Lots of people selling live rock for $3-4 per pound, base rock is $2 per pound plus shipping....

If youre going to start up the tank, I would put live rock and base rock at the same time so the cycle can start, no sense in running a tank with base rock only because there won't be a cycle.... Also if it was me, I would put the rock in the tank with a powerhead and heater. You can use a canister but it lacks in flow, and since live rock is basically a filter... There won't be much filtering with no flow!


----------



## Chewie (Jul 21, 2010)

In my opinion I would get some live rock from someone in classifieds ($3.50 per pound) and then start xp3 going.
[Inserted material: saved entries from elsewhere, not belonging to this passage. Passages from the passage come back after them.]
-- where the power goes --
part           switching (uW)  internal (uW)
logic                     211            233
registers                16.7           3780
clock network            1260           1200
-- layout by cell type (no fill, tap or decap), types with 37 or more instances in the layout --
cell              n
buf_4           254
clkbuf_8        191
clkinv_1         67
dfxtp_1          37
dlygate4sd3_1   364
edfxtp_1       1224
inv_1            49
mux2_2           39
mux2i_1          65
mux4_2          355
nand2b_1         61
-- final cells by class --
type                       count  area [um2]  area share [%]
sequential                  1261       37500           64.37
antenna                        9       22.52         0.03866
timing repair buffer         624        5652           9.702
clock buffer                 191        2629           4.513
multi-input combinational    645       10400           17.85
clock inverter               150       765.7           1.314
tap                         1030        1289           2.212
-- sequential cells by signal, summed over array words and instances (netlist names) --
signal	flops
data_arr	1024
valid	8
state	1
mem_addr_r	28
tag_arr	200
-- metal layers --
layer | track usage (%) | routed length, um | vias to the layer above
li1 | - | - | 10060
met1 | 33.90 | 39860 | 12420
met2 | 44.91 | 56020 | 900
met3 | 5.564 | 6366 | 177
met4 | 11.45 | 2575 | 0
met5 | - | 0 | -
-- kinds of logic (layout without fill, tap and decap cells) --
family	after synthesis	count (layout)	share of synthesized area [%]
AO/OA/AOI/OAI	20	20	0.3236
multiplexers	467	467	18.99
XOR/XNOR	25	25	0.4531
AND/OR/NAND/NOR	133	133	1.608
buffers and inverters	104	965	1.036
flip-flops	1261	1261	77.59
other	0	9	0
`config.mk`:
```
export PLATFORM = sky130hd
export DESIGN_NAME = ccff_loader
export DESIGN_NICKNAME = d
export VERILOG_FILES = /design/src/rtl/ccff_pkg.sv /design/src/rtl/ccff_tail_checker.sv /design/src/rtl/ccff_loader.sv
export SDC_FILE = /design/constraint.sdc
export NUM_CORES = 1
export LEC_CHECK = 0
export BUFFER_PORTS_ARGS = -buffer_cell sky130_fd_sc_hd__buf_2
export CAP_MARGIN = 0
export CORE_AREA = 8 8 81 83
export DETAILED_ROUTE_END_ITERATION = 7
export DIE_AREA = 0 0 89 91
export GPL_ROUTABILITY_DRIVEN = 0
export PLACE_DENSITY = 0.73
export SYNTH_ARGS = -nofsm -noshare
export SYNTH_HDL_FRONTEND = slang
export SYNTH_SLANG_ARGS = --single-unit
```
`constraint.sdc`:
```
create_clock -name tck_i -period 1.7 [get_ports tck_i]
set_input_delay 0.17 -clock tck_i [delete_from_list [all_inputs] [get_ports tck_i]]
set_output_delay 0.17 -clock tck_i [all_outputs]
set_load 0.005 [all_outputs]
```
### src/rtl/seq_pattern_detector.sv
// rtl/seq_pattern_detector.sv - programmable serial bit-pattern detector with match counter
// Sliding-window compare against a latched pattern of runtime length; one-cycle registered match pulse.
module seq_pattern_detector #(
   parameter int PAT_W = 8,
   parameter int LEN_W = 4,
   parameter int CNT_W = 8
) (
   input  logic             clk,
   input  logic             res,
   input  logic             din,
   input  logic             en,
   input  logic             cfg_load,
   input  logic [PAT_W-1:0] pat,
   input  logic [LEN_W-1:0] pat_len,
   input  logic             overlap,
   input  logic             cnt_clr,
   output logic             dout,
   output logic [CNT_W-1:0] match_cnt,
   output logic             armed
);

   localparam logic [LEN_W-1:0] LEN_MAX = LEN_W'(PAT_W);
   localparam logic [LEN_W-1:0] LEN_ONE = LEN_W'(1);
   localparam logic [CNT_W-1:0] CNT_MAX = '1;
   localparam logic [CNT_W-1:0] CNT_ONE = CNT_W'(1);

   logic [PAT_W-1:0] r_hist;
   logic [LEN_W-1:0] r_fill;
   logic [PAT_W-1:0] r_cfg_pat;
   logic [LEN_W-1:0] r_cfg_len;
   logic             r_cfg_ovl;
   logic             r_armed;
   logic             r_dout;
   logic [CNT_W-1:0] r_cnt;

   logic [PAT_W-1:0] w_next_hist;
   logic [PAT_W-1:0] w_mask;
   logic [LEN_W:0]   w_fill_inc;
   logic [LEN_W-1:0] w_fill_next;
   logic [LEN_W-1:0] w_len_clamp;
   logic             w_hit;

   assign w_next_hist = {r_hist[PAT_W-2:0], din};
   assign w_fill_inc  = {1'b0, r_fill} + {{LEN_W{1'b0}}, 1'b1};
   assign w_fill_next = (r_fill == LEN_MAX) ? r_fill : r_fill + LEN_ONE;
   assign w_len_clamp = (pat_len > LEN_MAX) ? LEN_MAX : pat_len;

   // Only the low cfg_len bits of the window take part in the compare.
   always_comb begin
      w_mask = '0;
      for (int i = 0; i < PAT_W; i++) begin
         w_mask[i] = (i < int'(r_cfg_len));
      end
   end

   assign w_hit = en && !cfg_load && r_armed
                  && (w_fill_inc >= {1'b0, r_cfg_len})
                  && (((w_next_hist ^ r_cfg_pat) & w_mask) == '0);

   always_ff @(posedge clk or posedge res) begin
      if (res) begin
         r_hist    <= '0;
         r_fill    <= '0;
         r_cfg_pat <= '0;
         r_cfg_len <= '0;
         r_cfg_ovl <= 1'b0;
         r_armed   <= 1'b0;
         r_dout    <= 1'b0;
      end else if (cfg_load) begin
         r_cfg_pat <= pat;
         r_cfg_len <= w_len_clamp;
         r_cfg_ovl <= overlap;
         r_armed   <= (pat_len != '0);
         r_hist    <= '0;
         r_fill    <= '0;
         r_dout    <= 1'b0;
      end else if (en) begin
         r_dout <= w_hit;
         if (w_hit && !r_cfg_ovl) begin
            r_hist <= '0;
            r_fill <= '0;
         end else begin
            r_hist <= w_next_hist;
            r_fill <= w_fill_next;
         end
      end else begin
         r_dout <= 1'b0;
      end
   end

   // Clear beats a coincident hit; the count saturates rather than wraps.
   always_ff @(posedge clk or posedge res) begin
      if (res) begin
         r_cnt <= '0;
      end else if (cnt_clr) begin
         r_cnt <= '0;
      end else if (w_hit && (r_cnt != CNT_MAX)) begin
         r_cnt <= r_cnt + CNT_ONE;
      end
   end

   assign dout      = r_dout;
   assign match_cnt = r_cnt;
   assign armed     = r_armed;

endmodule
The live rock already has the benificial bacteria and other critters in it so it will help kickstart cycle. If you get enough live rock you could even add a fish. Damsels are good "starter" fish. I do not like using fish to start a cycle as I think it is cruel to put them through the stress of raised nitrate and amonia while the cycle starts but the live rock should keep it in check. Having a fish in the tank will also keep the benefical bacteria going in the live rock. I also hit a friend up for a few lbs of sand from their established tank as this also helps.


----------